Mrs Dalloway
Pages
194
Year
1925
Difficulty
Moderate
Themes
consciousness, time, memory, war, society
One day in June. One woman preparing for a party. One shell-shocked veteran wandering London. In the space between these two lives, Woolf captures the entire texture of consciousness, the way the mind swims between past and present, between what we show the world and what we carry inside.
Why Start Here
Mrs Dalloway is the best place to enter Woolf’s world because it is her most accessible novel while being fully characteristic of her genius. The plot is simple: Clarissa Dalloway walks through London buying flowers, while Septimus Warren Smith, a traumatized war veteran, spirals toward crisis. The two never meet, but their inner lives rhyme and contrast in ways that illuminate both.

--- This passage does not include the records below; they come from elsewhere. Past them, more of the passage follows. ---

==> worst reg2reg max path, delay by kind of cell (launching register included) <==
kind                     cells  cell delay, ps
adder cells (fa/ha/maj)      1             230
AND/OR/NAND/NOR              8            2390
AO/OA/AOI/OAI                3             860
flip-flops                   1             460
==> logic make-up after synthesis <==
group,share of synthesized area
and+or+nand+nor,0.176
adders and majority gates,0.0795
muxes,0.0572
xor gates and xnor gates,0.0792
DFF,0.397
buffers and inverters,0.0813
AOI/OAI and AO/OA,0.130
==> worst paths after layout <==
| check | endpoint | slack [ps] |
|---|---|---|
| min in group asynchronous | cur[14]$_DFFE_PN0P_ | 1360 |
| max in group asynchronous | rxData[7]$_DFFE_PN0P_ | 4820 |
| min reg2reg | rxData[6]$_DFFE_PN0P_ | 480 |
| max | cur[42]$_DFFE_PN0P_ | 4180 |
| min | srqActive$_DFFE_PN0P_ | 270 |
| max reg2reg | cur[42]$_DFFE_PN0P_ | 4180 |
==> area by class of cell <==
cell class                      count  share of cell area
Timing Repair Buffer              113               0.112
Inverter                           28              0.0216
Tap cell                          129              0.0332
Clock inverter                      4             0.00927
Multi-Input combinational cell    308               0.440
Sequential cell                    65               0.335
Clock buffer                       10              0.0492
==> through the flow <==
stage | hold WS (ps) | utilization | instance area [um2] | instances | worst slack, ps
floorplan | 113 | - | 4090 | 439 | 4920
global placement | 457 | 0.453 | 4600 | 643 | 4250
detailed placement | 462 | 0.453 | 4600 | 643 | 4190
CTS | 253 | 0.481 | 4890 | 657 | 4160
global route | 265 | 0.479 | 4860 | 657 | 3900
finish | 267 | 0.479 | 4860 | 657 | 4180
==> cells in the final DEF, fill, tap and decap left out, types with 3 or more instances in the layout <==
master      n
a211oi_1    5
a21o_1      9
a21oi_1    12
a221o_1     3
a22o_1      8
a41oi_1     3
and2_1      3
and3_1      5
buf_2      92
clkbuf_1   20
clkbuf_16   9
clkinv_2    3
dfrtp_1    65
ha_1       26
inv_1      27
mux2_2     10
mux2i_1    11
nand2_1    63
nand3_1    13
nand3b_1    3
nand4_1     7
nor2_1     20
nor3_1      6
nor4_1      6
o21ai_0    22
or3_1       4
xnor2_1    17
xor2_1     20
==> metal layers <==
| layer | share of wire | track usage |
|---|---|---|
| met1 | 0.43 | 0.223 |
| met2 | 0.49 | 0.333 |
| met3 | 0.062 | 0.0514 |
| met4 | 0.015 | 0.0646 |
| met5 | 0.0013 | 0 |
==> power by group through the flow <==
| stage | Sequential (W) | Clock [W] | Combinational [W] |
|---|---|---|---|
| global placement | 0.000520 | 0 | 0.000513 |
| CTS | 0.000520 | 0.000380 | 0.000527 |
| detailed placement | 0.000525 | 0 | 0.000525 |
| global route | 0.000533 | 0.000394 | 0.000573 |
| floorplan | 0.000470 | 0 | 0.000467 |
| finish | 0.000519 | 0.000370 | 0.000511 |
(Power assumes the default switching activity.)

Woolf’s innovation is the stream of consciousness: the narrative glides from one mind to another, from present to past and back, following the drift of thought with a precision that makes you realize how little conventional fiction captures of actual experience. The prose is musical, the observations exact, and the emotional effect cumulative. By the end of this short novel, you feel as though you have lived an entire life in a single day.
What to Expect
A short, dense novel set over one June day in post-WWI London. The prose requires attention but rewards it immediately. No conventional plot, the pleasure is in the texture of consciousness. Short enough to read in two or three sittings.